(Collected data entries)
= = = = =

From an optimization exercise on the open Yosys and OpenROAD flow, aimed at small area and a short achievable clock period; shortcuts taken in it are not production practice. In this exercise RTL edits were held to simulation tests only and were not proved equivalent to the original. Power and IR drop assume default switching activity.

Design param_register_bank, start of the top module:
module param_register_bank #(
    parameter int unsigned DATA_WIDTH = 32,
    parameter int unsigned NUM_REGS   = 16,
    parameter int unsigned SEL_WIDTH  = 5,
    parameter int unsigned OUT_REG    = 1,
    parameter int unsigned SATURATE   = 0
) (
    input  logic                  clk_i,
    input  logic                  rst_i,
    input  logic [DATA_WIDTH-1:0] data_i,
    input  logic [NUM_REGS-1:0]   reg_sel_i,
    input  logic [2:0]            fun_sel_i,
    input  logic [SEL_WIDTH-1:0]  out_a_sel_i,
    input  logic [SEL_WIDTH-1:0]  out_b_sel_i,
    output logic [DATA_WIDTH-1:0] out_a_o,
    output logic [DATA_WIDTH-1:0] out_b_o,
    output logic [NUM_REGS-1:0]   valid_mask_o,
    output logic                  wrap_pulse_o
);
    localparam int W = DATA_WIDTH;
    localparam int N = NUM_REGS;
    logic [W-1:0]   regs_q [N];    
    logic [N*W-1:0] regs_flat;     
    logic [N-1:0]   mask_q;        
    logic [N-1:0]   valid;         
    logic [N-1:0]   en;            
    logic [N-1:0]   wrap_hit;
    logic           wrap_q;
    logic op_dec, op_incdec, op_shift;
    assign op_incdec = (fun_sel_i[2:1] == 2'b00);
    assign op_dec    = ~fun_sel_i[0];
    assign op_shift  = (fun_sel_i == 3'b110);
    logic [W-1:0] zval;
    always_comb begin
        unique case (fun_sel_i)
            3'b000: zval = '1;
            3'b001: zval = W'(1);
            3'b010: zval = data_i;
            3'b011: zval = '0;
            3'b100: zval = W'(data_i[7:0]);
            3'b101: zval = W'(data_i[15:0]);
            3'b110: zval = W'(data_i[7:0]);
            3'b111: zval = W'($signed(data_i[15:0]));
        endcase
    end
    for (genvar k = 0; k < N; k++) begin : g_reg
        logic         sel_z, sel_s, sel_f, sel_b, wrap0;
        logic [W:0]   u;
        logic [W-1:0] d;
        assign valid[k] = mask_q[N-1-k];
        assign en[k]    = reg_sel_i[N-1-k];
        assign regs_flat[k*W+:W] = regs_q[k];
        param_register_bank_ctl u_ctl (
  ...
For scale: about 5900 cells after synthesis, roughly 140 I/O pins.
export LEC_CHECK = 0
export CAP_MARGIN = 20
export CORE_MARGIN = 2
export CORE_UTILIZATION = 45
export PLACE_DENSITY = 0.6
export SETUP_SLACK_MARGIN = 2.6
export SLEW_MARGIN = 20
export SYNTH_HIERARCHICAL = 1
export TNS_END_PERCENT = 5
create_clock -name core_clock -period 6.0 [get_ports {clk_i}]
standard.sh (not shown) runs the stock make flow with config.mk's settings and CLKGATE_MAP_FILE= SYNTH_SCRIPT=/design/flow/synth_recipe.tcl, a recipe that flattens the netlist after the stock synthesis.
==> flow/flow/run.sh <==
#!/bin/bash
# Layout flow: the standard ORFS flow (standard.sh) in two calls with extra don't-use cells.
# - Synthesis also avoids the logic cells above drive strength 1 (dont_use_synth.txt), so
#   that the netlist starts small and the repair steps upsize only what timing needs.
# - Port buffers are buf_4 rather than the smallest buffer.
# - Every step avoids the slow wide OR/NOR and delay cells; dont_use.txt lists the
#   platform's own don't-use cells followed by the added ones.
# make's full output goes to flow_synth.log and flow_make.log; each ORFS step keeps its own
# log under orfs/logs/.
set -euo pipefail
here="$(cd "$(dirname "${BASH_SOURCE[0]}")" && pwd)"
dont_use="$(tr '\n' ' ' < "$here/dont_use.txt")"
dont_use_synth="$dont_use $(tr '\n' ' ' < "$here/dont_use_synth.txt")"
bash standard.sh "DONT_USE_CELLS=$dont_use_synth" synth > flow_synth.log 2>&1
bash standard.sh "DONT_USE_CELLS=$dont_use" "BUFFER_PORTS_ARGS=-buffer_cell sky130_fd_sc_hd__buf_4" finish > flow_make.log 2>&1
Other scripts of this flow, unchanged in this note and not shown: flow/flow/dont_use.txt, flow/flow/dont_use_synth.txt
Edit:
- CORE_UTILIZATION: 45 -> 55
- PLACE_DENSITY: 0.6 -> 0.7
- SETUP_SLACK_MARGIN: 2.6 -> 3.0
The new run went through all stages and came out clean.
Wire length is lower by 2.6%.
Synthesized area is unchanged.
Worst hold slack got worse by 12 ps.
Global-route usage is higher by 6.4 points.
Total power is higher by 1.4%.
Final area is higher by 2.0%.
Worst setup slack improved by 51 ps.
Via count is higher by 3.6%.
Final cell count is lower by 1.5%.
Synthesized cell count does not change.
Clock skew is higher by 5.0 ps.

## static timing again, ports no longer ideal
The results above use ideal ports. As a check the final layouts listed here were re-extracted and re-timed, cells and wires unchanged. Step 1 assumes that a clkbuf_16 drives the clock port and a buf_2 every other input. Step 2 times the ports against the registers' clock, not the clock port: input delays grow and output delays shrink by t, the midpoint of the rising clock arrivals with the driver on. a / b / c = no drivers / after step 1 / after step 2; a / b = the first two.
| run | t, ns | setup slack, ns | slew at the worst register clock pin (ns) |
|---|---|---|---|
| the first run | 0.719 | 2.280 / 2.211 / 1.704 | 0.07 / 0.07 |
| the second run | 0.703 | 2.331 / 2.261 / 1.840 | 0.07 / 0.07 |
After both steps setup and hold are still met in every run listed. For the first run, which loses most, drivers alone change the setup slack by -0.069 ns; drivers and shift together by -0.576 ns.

= = = = =

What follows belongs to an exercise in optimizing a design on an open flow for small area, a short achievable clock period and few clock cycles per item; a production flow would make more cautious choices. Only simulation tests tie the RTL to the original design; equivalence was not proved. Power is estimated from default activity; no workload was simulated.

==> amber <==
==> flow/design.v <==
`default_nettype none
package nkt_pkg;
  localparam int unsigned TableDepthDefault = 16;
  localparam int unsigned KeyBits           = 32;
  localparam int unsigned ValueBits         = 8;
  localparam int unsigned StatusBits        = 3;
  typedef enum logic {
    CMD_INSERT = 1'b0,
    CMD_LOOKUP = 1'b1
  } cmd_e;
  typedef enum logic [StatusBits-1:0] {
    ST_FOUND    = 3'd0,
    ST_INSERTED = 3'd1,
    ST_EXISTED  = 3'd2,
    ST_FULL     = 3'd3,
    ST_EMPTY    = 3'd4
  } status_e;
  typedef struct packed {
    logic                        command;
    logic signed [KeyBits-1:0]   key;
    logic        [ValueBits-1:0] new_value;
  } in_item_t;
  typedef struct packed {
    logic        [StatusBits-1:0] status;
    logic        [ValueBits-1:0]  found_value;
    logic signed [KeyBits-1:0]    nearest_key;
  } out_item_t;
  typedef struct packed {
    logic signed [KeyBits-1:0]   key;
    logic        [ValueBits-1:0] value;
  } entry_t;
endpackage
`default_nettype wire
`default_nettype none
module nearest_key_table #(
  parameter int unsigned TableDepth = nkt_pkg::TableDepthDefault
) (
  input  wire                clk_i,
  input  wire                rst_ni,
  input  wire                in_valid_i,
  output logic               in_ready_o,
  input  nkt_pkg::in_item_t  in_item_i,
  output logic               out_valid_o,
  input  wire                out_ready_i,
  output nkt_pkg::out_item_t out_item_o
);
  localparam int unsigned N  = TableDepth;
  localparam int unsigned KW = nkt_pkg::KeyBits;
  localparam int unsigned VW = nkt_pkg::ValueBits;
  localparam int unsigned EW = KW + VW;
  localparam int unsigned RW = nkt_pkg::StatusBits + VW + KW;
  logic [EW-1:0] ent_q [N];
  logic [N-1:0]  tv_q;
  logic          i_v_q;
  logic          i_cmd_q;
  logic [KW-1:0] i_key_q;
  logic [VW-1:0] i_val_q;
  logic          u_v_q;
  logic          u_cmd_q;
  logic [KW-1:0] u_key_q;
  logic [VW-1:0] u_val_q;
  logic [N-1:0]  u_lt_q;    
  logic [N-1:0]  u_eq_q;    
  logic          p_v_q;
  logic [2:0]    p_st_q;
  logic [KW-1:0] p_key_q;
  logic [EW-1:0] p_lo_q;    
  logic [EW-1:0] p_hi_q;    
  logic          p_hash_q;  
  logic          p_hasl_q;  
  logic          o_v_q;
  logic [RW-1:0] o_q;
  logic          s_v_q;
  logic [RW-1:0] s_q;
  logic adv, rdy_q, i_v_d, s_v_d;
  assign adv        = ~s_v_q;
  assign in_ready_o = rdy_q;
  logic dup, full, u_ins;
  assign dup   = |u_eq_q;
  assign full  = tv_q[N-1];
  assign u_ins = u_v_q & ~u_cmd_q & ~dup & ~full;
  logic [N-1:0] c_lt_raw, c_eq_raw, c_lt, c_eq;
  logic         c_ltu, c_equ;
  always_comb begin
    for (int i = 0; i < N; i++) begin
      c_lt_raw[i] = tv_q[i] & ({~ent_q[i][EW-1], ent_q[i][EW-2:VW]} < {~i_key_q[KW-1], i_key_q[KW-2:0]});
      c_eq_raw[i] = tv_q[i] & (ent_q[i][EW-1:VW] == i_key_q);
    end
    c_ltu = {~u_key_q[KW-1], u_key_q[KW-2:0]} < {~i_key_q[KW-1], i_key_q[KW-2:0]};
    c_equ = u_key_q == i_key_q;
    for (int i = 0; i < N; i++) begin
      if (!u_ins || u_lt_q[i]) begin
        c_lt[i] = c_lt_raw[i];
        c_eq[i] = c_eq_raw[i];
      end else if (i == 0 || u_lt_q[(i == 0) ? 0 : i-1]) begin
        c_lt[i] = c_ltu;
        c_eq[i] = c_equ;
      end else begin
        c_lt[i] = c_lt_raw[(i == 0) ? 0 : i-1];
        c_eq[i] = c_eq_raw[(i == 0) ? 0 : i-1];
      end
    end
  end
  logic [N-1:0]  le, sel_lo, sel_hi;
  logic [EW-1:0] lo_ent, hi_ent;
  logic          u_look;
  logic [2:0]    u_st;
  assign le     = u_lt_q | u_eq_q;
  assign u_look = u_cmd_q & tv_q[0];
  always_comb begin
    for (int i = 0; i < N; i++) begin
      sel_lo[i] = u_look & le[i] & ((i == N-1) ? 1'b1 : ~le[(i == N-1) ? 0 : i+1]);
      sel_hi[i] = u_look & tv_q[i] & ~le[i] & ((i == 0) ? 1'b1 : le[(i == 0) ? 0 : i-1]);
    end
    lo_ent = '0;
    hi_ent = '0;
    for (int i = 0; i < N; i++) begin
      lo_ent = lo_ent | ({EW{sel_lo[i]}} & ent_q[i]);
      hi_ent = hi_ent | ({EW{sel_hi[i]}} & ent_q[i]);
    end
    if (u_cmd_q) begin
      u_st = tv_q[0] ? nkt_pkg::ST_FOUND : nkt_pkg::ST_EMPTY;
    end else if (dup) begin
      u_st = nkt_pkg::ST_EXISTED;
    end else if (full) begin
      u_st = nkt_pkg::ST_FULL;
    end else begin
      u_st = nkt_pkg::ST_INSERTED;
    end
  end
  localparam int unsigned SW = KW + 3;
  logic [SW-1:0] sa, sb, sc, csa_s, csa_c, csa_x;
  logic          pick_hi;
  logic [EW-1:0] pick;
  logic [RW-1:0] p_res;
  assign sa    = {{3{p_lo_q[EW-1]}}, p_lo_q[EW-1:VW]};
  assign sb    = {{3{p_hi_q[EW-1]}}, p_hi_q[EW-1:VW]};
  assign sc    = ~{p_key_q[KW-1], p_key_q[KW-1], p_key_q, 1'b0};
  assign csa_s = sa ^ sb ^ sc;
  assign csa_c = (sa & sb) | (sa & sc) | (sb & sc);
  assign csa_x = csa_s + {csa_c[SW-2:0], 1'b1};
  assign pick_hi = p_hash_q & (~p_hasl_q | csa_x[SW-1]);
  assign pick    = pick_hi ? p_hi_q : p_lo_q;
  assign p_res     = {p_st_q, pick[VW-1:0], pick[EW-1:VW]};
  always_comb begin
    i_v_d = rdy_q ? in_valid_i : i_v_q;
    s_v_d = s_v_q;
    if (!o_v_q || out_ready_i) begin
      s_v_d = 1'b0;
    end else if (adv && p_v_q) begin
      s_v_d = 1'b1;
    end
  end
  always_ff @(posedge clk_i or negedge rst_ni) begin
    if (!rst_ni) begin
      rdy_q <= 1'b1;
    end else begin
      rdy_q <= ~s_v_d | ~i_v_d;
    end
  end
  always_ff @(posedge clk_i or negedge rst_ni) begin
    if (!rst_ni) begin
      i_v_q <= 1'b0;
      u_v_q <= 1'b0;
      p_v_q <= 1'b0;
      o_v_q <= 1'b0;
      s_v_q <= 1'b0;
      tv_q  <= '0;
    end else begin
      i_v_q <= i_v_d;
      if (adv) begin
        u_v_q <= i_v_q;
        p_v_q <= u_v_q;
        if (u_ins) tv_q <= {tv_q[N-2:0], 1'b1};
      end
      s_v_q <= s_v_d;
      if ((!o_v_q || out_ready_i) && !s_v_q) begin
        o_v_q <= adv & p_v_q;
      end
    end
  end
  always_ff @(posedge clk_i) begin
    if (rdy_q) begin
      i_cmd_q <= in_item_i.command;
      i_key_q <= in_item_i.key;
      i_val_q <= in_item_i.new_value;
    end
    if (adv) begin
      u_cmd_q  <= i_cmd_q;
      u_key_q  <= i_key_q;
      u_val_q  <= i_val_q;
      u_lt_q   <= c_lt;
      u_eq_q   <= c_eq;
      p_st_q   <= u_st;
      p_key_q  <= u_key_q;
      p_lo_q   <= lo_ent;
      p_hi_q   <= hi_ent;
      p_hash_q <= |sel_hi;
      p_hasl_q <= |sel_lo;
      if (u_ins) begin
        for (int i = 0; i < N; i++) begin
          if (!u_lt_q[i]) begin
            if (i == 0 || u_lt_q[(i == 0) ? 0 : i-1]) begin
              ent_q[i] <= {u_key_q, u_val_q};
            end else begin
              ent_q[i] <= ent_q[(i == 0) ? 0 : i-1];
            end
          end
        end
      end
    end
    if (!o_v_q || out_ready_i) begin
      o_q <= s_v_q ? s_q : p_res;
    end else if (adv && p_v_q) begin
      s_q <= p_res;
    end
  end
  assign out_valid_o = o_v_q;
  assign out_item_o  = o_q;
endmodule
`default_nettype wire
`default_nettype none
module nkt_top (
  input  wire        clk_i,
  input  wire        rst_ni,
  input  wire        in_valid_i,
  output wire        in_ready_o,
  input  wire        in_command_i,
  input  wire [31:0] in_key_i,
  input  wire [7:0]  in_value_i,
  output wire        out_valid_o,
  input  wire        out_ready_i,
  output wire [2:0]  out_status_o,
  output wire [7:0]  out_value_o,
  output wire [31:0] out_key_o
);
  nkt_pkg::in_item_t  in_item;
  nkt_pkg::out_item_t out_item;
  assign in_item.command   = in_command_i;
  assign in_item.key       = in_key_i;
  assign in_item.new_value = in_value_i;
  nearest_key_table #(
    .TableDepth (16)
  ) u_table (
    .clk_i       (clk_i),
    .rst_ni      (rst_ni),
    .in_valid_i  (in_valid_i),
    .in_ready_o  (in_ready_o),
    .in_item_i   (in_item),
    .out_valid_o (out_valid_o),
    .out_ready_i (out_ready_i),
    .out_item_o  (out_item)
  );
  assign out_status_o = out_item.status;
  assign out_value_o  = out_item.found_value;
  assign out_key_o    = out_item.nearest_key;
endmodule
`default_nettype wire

= = = = =

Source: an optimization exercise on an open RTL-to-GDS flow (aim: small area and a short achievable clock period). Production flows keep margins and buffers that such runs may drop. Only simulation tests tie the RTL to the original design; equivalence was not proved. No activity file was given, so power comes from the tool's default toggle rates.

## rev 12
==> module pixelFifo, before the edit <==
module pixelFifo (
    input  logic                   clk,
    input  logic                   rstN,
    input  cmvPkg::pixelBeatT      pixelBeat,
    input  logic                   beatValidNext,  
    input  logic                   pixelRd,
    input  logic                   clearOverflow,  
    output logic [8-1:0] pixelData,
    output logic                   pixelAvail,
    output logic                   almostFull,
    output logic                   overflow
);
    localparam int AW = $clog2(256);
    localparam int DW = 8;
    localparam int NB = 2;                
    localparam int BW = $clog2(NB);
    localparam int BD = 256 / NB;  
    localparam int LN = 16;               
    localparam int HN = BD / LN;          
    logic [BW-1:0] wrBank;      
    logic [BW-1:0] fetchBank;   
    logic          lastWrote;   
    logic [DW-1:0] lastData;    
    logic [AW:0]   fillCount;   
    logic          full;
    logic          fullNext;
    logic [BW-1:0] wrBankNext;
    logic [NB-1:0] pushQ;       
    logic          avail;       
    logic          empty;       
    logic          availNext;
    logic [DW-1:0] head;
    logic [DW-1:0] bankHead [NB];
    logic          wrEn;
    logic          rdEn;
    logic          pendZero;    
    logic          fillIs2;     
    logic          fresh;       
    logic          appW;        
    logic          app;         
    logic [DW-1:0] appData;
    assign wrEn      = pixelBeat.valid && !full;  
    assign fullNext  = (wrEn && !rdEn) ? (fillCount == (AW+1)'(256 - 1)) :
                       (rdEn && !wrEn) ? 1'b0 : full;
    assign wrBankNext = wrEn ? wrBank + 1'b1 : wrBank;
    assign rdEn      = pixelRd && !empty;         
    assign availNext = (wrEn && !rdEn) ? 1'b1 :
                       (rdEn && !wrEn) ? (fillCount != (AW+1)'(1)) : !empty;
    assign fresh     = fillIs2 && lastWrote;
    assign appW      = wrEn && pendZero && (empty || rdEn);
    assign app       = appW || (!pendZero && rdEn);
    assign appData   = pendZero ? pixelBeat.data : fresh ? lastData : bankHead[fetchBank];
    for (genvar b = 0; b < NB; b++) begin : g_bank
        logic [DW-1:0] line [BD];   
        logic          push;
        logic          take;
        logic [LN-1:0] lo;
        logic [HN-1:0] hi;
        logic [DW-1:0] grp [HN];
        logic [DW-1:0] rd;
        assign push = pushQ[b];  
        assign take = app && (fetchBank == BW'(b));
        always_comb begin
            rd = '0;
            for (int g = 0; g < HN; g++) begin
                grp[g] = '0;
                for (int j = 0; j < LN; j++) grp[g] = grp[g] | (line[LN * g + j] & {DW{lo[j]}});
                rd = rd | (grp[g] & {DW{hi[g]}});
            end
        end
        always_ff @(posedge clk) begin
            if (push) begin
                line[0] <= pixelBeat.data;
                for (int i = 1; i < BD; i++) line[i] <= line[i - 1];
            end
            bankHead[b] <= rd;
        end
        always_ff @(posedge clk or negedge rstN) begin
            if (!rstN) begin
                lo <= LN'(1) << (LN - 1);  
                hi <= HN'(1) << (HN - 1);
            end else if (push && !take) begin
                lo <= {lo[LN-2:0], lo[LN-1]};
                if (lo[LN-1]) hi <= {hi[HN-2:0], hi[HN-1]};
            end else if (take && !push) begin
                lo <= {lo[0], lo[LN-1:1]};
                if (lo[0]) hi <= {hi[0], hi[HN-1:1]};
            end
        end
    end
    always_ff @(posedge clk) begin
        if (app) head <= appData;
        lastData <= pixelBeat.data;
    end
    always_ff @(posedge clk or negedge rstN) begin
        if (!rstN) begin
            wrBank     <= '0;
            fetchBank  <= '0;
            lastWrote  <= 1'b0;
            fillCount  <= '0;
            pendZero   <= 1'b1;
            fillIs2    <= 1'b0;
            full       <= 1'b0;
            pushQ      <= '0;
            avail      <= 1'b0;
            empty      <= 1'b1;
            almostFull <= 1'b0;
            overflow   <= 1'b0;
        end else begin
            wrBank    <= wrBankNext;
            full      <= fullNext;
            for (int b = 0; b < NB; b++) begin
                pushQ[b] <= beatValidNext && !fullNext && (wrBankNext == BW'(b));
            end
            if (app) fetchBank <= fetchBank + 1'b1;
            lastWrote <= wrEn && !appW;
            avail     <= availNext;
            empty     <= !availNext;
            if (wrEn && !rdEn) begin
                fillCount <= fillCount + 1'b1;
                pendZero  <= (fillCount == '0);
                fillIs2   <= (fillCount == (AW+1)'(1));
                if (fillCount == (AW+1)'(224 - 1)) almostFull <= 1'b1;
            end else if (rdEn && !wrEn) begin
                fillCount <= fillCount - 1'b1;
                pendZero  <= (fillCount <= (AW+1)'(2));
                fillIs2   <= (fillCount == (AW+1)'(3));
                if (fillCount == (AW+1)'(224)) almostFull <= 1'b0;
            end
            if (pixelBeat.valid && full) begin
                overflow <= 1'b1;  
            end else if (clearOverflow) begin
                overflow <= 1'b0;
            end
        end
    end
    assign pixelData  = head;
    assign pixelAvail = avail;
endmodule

= = = = =

◆ **Work instructions**
Beginning at the line above with "assign valid[k] = mask_q[N-1-k];" and finishing at the line with "export SETUP_SLACK_MARGIN = 2.6", return each line exactly and return nothing else.

◆ **Expected output**
        assign valid[k] = mask_q[N-1-k];
        assign en[k]    = reg_sel_i[N-1-k];
        assign regs_flat[k*W+:W] = regs_q[k];
        param_register_bank_ctl u_ctl (
  ...
For scale: about 5900 cells after synthesis, roughly 140 I/O pins.
export LEC_CHECK = 0
export CAP_MARGIN = 20
export CORE_MARGIN = 2
export CORE_UTILIZATION = 45
export PLACE_DENSITY = 0.6
export SETUP_SLACK_MARGIN = 2.6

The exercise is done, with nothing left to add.